Para Leila, os “casos de violência contra a mulher precisam de uma resposta imediata do Estado”.
“Não
dá para esperar quando a vida de uma mulher está em perigo. Estamos
deixando de tratar o monitoramento eletrônico como uma possibilidade
para garantir a aplicação imediata da tornozeleira eletrônica,
permitindo que a vítima acompanhe em tempo real a localização do
agressor”, acrescenta a senadora.
O que diz a lei hoje
Em
2025, o presidente Lula sancionou um outro projeto de lei, que também
contava com Leila como relatora, e previa que acusados de violência
doméstica e familiar fossem submetidos ao uso de tornozeleira eletrônica
durante aplicação de medida protetiva.
Atualmente,
o uso do dispositivo depende de determinação do juiz que julga a
denúncia.

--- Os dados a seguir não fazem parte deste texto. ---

### config.mk
export PLATFORM = sky130hd
export DESIGN_NAME = async_fifo
export DESIGN_NICKNAME = d
export VERILOG_FILES = /design/src/rtl/async_fifo_pkg.sv /design/src/rtl/fifo_mem.sv /design/src/rtl/async_fifo.sv
export SDC_FILE = /design/constraint.sdc
export NUM_CORES = 1
export LEC_CHECK = 0
export CAP_MARGIN = 20
export CORE_MARGIN = 1
export CORE_UTILIZATION = 30
export CTS_CLUSTER_DIAMETER = 120
export DETAILED_ROUTE_END_ITERATION = 10
export PLACE_DENSITY = 0.55
export SLEW_MARGIN = 20
export SYNTH_ARGS = -nofsm -noshare
export SYNTH_HDL_FRONTEND = slang
export SYNTH_HIERARCHICAL = 1
export SYNTH_SLANG_ARGS = --single-unit
### constraint.sdc
create_clock -name clk -period 2.9 [get_ports clk]
set_input_delay 0.435 -clock clk [delete_from_list [all_inputs] [get_ports clk]]
set_output_delay 0.435 -clock clk [all_outputs]
set_load 0.02 [all_outputs]
### src/rtl/async_fifo_pkg.sv
// rtl/async_fifo_pkg.sv - shared FIFO sizing constants
package async_fifo_pkg;
    localparam int DEFAULT_DATA_WIDTH = 8;
    localparam int DEFAULT_ADDR_WIDTH = 4;
    localparam int FIFO_DEPTH         = 1 << DEFAULT_ADDR_WIDTH;
endpackage

### src/rtl/fifo_mem.sv
// rtl/fifo_mem.sv - dual-port storage array with synchronous write and registered read
module fifo_mem
    import async_fifo_pkg::*;
#(
    parameter int DATA_WIDTH = DEFAULT_DATA_WIDTH,
    parameter int ADDR_WIDTH = DEFAULT_ADDR_WIDTH
) (
    input  logic                  clk,
    input  logic                  rst_n,
    input  logic                  wr_en,
    input  logic [ADDR_WIDTH-1:0] wr_addr,
    input  logic [DATA_WIDTH-1:0] wr_data,
    input  logic                  rd_en,
    input  logic [ADDR_WIDTH-1:0] rd_addr,
    output logic [DATA_WIDTH-1:0] rd_data
);
    logic [DATA_WIDTH-1:0] mem [0:(1<<ADDR_WIDTH)-1];

    // The array itself is never reset; only the output register is.
    always_ff @(posedge clk) begin
        if (wr_en) begin
            mem[wr_addr] <= wr_data;
        end
    end

    always_ff @(posedge clk or negedge rst_n) begin
        if (!rst_n) begin
            rd_data <= '0;
        end else if (rd_en) begin
            rd_data <= mem[rd_addr];
        end
    end
endmodule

Caso o texto seja aprovado, delegados de polícia também
poderão determinar o uso da tornozeleira eletrônica em casos de risco em
cidades pequenas que não têm juiz.
A única medida protetiva imediata que as autoridades podem adotar é o afastamento do agressor do local em que a vítima reside.
O
projeto propõe que sejam tomadas providências imediatas assim que
houver o primeiro risco à vida, integridade física ou psicológica da
vítima ou de seus dependentes.
Em
2025, o Brasil registrou o maior número de casos de feminicídio já
contabilizados no país, com o total de quatro mulheres assassinadas por
dia. Os dados fazem parte do indicador do Sinesp (Sistema Nacional de
Informações de Segurança Pública), do Ministério da Justiça e Segurança
Pública, que reúne dados de todos os distritos.
No
total, foram registrados 1.470 feminicídios, número que superou o do
ano de 2024 – que já havia batido o recorde anteriormente.